Exercise inputs below:

==> src/rtl/count_ctrl_pkg.sv <==
`default_nettype none
// +----------------------------------------------------------------------------+
// | count_ctrl_pkg : shared types and default widths for the counter controller |
// | Rev 1.0                                                                     |
// +----------------------------------------------------------------------------+
package count_ctrl_pkg;

  localparam int DEF_WIDTH      = 4;
  localparam int DEF_PRESCALE_W = 4;

  typedef enum logic [1:0] {
    OP_NOP   = 2'b00,
    OP_LOAD  = 2'b01,
    OP_START = 2'b10,
    OP_STOP  = 2'b11
  } op_e;

  typedef enum logic [1:0] {
    ST_IDLE = 2'd0,
    ST_ARM  = 2'd1,
    ST_RUN  = 2'd2
  } state_e;

endpackage
`default_nettype wire

==> src/rtl/count_ctrl_tick_gen.sv <==
`default_nettype none
// +----------------------------------------------------------------------------+
// | tick_gen : prescaler, pulses tick once every (prescale+1) enabled cycles    |
// | Rev 1.0                                                                     |
// +----------------------------------------------------------------------------+
module tick_gen
  import count_ctrl_pkg::*;
#(
  parameter int PRESCALE_W = DEF_PRESCALE_W
) (
  input  logic                  clk,
  input  logic                  rst,
  input  logic                  clear,
  input  logic                  enable,
  input  logic [PRESCALE_W-1:0] prescale,
  output logic                  tick
);

  logic [PRESCALE_W-1:0] r_cnt;

  assign tick = enable && (r_cnt == prescale);

  // clear has priority so a stop/arm always restarts the divider from zero
  always_ff @(posedge clk or posedge rst) begin
    if (rst) begin
      r_cnt <= '0;
    end else if (clear) begin
      r_cnt <= '0;
    end else if (enable) begin
      r_cnt <= tick ? '0 : r_cnt + 1'b1;
    end
  end

endmodule
`default_nettype wire

==> src/rtl/count_ctrl.sv <==
`default_nettype none
// +----------------------------------------------------------------------------+
// | count_ctrl : command-driven sequencer for a prescaled WIDTH-bit up-counter  |
// | Rev 1.0                                                                     |
// +----------------------------------------------------------------------------+
module count_ctrl
  import count_ctrl_pkg::*;
#(
  parameter int WIDTH      = DEF_WIDTH,
  parameter int PRESCALE_W = DEF_PRESCALE_W
) (
  input  logic                  clk,
  input  logic                  rst,
  input  logic                  cmd_valid,
  output logic                  cmd_ready,
  input  logic [1:0]            cmd_op,
  input  logic [WIDTH-1:0]      cmd_data,
  input  logic                  cfg_periodic,
  input  logic [PRESCALE_W-1:0] cfg_prescale,
  output logic [WIDTH-1:0]      val,
  output logic                  busy,
  output logic                  done
);

  state_e                r_state, w_state_nxt;
  logic [WIDTH-1:0]      r_val, w_val_nxt;
  logic [WIDTH-1:0]      r_limit, w_limit_nxt;
  logic [PRESCALE_W-1:0] r_prescale;
  logic                  r_periodic;
  logic                  r_done, w_done_nxt;
  logic                  w_latch_cfg;
  logic                  w_clear;
  logic                  w_tick;
  logic                  w_accept;
  op_e                   w_op;

  assign cmd_ready = !rst && (r_state != ST_ARM);
  assign w_accept  = cmd_valid && cmd_ready;
  assign w_op      = op_e'(cmd_op);
  assign val       = r_val;
  assign busy      = (r_state == ST_ARM) || (r_state == ST_RUN);
  assign done      = r_done;

  tick_gen #(
    .PRESCALE_W (PRESCALE_W)
  ) u_tick_gen (
    .clk      (clk),
    .rst      (rst),
    .clear    (w_clear),
    .enable   (r_state == ST_RUN),
    .prescale (r_prescale),
    .tick     (w_tick)
  );

  always_comb begin
    w_state_nxt = r_state;
    w_val_nxt   = r_val;
    w_limit_nxt = r_limit;
    w_done_nxt  = 1'b0;
    w_latch_cfg = 1'b0;
    w_clear     = 1'b0;
    case (r_state)
      ST_IDLE: begin
        if (w_accept && (w_op == OP_LOAD)) begin
          w_limit_nxt = cmd_data;
        end else if (w_accept && (w_op == OP_START)) begin
          w_latch_cfg = 1'b1;
          w_state_nxt = ST_ARM;
        end
      end
      ST_ARM: begin
        w_val_nxt   = '0;
        w_clear     = 1'b1;
        w_state_nxt = ST_RUN;
      end
      ST_RUN: begin
        if (w_accept && (w_op == OP_LOAD)) begin
          w_limit_nxt = cmd_data;
        end
        // STOP/START take precedence over a coincident terminal tick
        if (w_accept && (w_op == OP_STOP)) begin
          w_clear     = 1'b1;
          w_state_nxt = ST_IDLE;
        end else if (w_accept && (w_op == OP_START)) begin
          w_latch_cfg = 1'b1;
          w_state_nxt = ST_ARM;
        end else if (w_tick) begin
          if (r_val == r_limit) begin
            w_done_nxt = 1'b1;
            if (r_periodic) begin
              w_val_nxt = '0;
            end else begin
              w_state_nxt = ST_IDLE;
            end
          end else begin
            w_val_nxt = r_val + 1'b1;
          end
        end
      end
      default: begin
        w_state_nxt = ST_IDLE;
      end
    endcase
  end

  always_ff @(posedge clk or posedge rst) begin
    if (rst) begin
      r_state    <= ST_IDLE;
      r_val      <= '0;
      r_limit    <= '1;
      r_prescale <= '0;
      r_periodic <= 1'b0;
      r_done     <= 1'b0;
    end else begin
      r_state <= w_state_nxt;
      r_val   <= w_val_nxt;
      r_limit <= w_limit_nxt;
      r_done  <= w_done_nxt;
      if (w_latch_cfg) begin
        r_prescale <= cfg_prescale;
        r_periodic <= cfg_periodic;
      end
    end
  end

endmodule
`default_nettype wire
===== config.mk =====
export PLATFORM = sky130hd
export DESIGN_NAME = div_arbiter
export DESIGN_NICKNAME = d
export VERILOG_FILES = /design/src/rtl/div_arbiter.sv
export SDC_FILE = /design/constraint.sdc
export NUM_CORES = 1
export LEC_CHECK = 0
export ABC_CLOCK_PERIOD_IN_PS = 2700
export CORE_ASPECT_RATIO = 1.75
export CORE_MARGIN = 3
export CORE_UTILIZATION = 40
export DETAILED_ROUTE_END_ITERATION = 10
export PLACE_DENSITY = 0.83
export SLEW_MARGIN = 30
export SYNTH_ARGS = -nofsm -noshare
export SYNTH_HDL_FRONTEND = slang
export SYNTH_SLANG_ARGS = --single-unit

===== constraint.sdc =====
create_clock -name clk -period 2.7 [get_ports clk]
set_input_delay 0.54 -clock clk [delete_from_list [all_inputs] [get_ports clk]]
set_output_delay 0.54 -clock clk [all_outputs]
set_load 0.01 [all_outputs]
## src/rtl/clock_divider_n_if.sv

```systemverilog
// Control/status bundle for clock_divider_n: run/load controls in, divided clock and pulses out.
interface clock_divider_n_if #(
   parameter int WIDTH = 8
);
   logic             enable;
   logic             load;
   logic [WIDTH-1:0] div_ratio;
   logic [WIDTH-1:0] high_cnt;
   logic             clockout;
   logic             tick;
   logic             ratio_ack;

   modport master (
      output enable, load, div_ratio, high_cnt,
      input  clockout, tick, ratio_ack
   );

   modport slave (
      input  enable, load, div_ratio, high_cnt,
      output clockout, tick, ratio_ack
   );
endinterface

```

## src/rtl/clock_divider_n.sv

```systemverilog
// Programmable integer clock divider with double-buffered ratio/high time applied at period boundaries.
// Optional CLKDIV_ODD50_EN adds a negedge flop giving exact 50% duty for odd N with H == (N-1)/2.
module clock_divider_n #(
   parameter int WIDTH       = 8,
   parameter int DEFAULT_DIV = 4
) (
   input  logic              clockin,
   input  logic              reset,
   clock_divider_n_if.slave  bus
);
   typedef enum logic {IDLE, RUN} state_t;

   state_t           state_reg, state_next;
   logic [WIDTH-1:0] cnt_reg, cnt_next;
   logic [WIDTH-1:0] n_act_reg, n_act_next;
   logic [WIDTH-1:0] h_act_reg, h_act_next;
   logic [WIDTH-1:0] n_sh_reg, n_sh_next;
   logic [WIDTH-1:0] h_sh_reg, h_sh_next;
   logic             pending_reg, pending_next;
   logic             pos_reg, pos_next;
   logic             tick_reg, tick_next;
   logic             ack_reg, ack_next;
   logic [WIDTH-1:0] n_clamp, h_clamp;
   logic             boundary;

   always_comb begin
      n_clamp = (bus.div_ratio < WIDTH'(2)) ? WIDTH'(2) : bus.div_ratio;
      if (bus.high_cnt == '0)
         h_clamp = WIDTH'(1);
      else if (bus.high_cnt >= n_clamp)
         h_clamp = n_clamp - 1'b1;
      else
         h_clamp = bus.high_cnt;
   end

   always_comb begin
      state_next   = state_reg;
      cnt_next     = cnt_reg;
      n_act_next   = n_act_reg;
      h_act_next   = h_act_reg;
      n_sh_next    = n_sh_reg;
      h_sh_next    = h_sh_reg;
      pending_next = pending_reg;
      pos_next     = 1'b0;
      tick_next    = 1'b0;
      ack_next     = 1'b0;
      boundary     = 1'b0;

      if (bus.load) begin
         n_sh_next    = n_clamp;
         h_sh_next    = h_clamp;
         pending_next = 1'b1;
      end

      case (state_reg)
         IDLE: begin
            cnt_next = '0;
            if (bus.enable) begin
               state_next = RUN;
               boundary   = 1'b1;
            end
         end
         RUN: begin
            if (!bus.enable) begin
               state_next = IDLE;
               cnt_next   = '0;
            end else begin
               cnt_next = (cnt_reg == n_act_reg - 1'b1) ? '0 : cnt_reg + 1'b1;
               boundary = (cnt_next == '0);
            end
         end
         default: begin
            state_next = IDLE;
            cnt_next   = '0;
         end
      endcase

      // A load landing on the boundary edge bypasses the shadow and takes effect at once.
      if (boundary) begin
         if (bus.load) begin
            n_act_next   = n_clamp;
            h_act_next   = h_clamp;
            pending_next = 1'b0;
            ack_next     = 1'b1;
         end else if (pending_reg) begin
            n_act_next   = n_sh_reg;
            h_act_next   = h_sh_reg;
            pending_next = 1'b0;
            ack_next     = 1'b1;
         end
      end

      if (state_next == RUN) begin
         pos_next  = (cnt_next < h_act_next);
         tick_next = (cnt_next == '0);
      end
   end

   always_ff @(posedge clockin or negedge reset) begin
      if (!reset) begin
         state_reg   <= IDLE;
         cnt_reg     <= '0;
         n_act_reg   <= WIDTH'(DEFAULT_DIV);
         h_act_reg   <= WIDTH'(DEFAULT_DIV / 2);
         n_sh_reg    <= WIDTH'(DEFAULT_DIV);
         h_sh_reg    <= WIDTH'(DEFAULT_DIV / 2);
         pending_reg <= 1'b0;
         pos_reg     <= 1'b0;
         tick_reg    <= 1'b0;
         ack_reg     <= 1'b0;
      end else begin
         state_reg   <= state_next;
         cnt_reg     <= cnt_next;
         n_act_reg   <= n_act_next;
         h_act_reg   <= h_act_next;
         n_sh_reg    <= n_sh_next;
         h_sh_reg    <= h_sh_next;
         pending_reg <= pending_next;
         pos_reg     <= pos_next;
         tick_reg    <= tick_next;
         ack_reg     <= ack_next;
      end
   end

   assign bus.tick      = tick_reg;
   assign bus.ratio_ack = ack_reg;

`ifdef CLKDIV_ODD50_EN
   logic neg_reg;
   logic odd50_sel;

   always_ff @(negedge clockin or negedge reset) begin
      if (!reset)
         neg_reg <= 1'b0;
      else
         neg_reg <= pos_reg;
   end

   // For odd N, (N-1)/2 == N>>1; the half-cycle stretch only applies while running.
   assign odd50_sel    = n_act_reg[0] && (h_act_reg == (n_act_reg >> 1)) && (state_reg == RUN);
   assign bus.clockout = pos_reg | (neg_reg & odd50_sel);
`else
   assign bus.clockout = pos_reg;
`endif
endmodule

```

## src/flat_wrapper.sv

```systemverilog
// flat-port wrapper written by rule: the top's interface ports become plain ports
module clock_divider_n_flat 
#(
   parameter int WIDTH       = 8,
   parameter int DEFAULT_DIV = 4
)
  (clockin, reset, bus_enable, bus_load, bus_div_ratio, bus_high_cnt, bus_clockout, bus_tick, bus_ratio_ack);
  clock_divider_n_if #(.WIDTH(WIDTH)) bus_i ();
  input  logic clockin;
  input  logic reset;
  input wire logic [$bits(bus_i.enable)-1:0] bus_enable;
  input wire logic [$bits(bus_i.load)-1:0] bus_load;
  input wire logic [$bits(bus_i.div_ratio)-1:0] bus_div_ratio;
  input wire logic [$bits(bus_i.high_cnt)-1:0] bus_high_cnt;
  output wire logic [$bits(bus_i.clockout)-1:0] bus_clockout;
  output wire logic [$bits(bus_i.tick)-1:0] bus_tick;
  output wire logic [$bits(bus_i.ratio_ack)-1:0] bus_ratio_ack;
  assign bus_i.enable = bus_enable;
  assign bus_i.load = bus_load;
  assign bus_i.div_ratio = bus_div_ratio;
  assign bus_i.high_cnt = bus_high_cnt;
  assign bus_clockout = bus_i.clockout;
  assign bus_tick = bus_i.tick;
  assign bus_ratio_ack = bus_i.ratio_ack;
  clock_divider_n #(.WIDTH(WIDTH), .DEFAULT_DIV(DEFAULT_DIV)) u_core (.clockin(clockin), .reset(reset), .bus(bus_i));
endmodule
```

End of Exercise inputs.

Action item:
For every line above that has "slave" in it, copy the line.

Answer box:
   modport slave (
   clock_divider_n_if.slave  bus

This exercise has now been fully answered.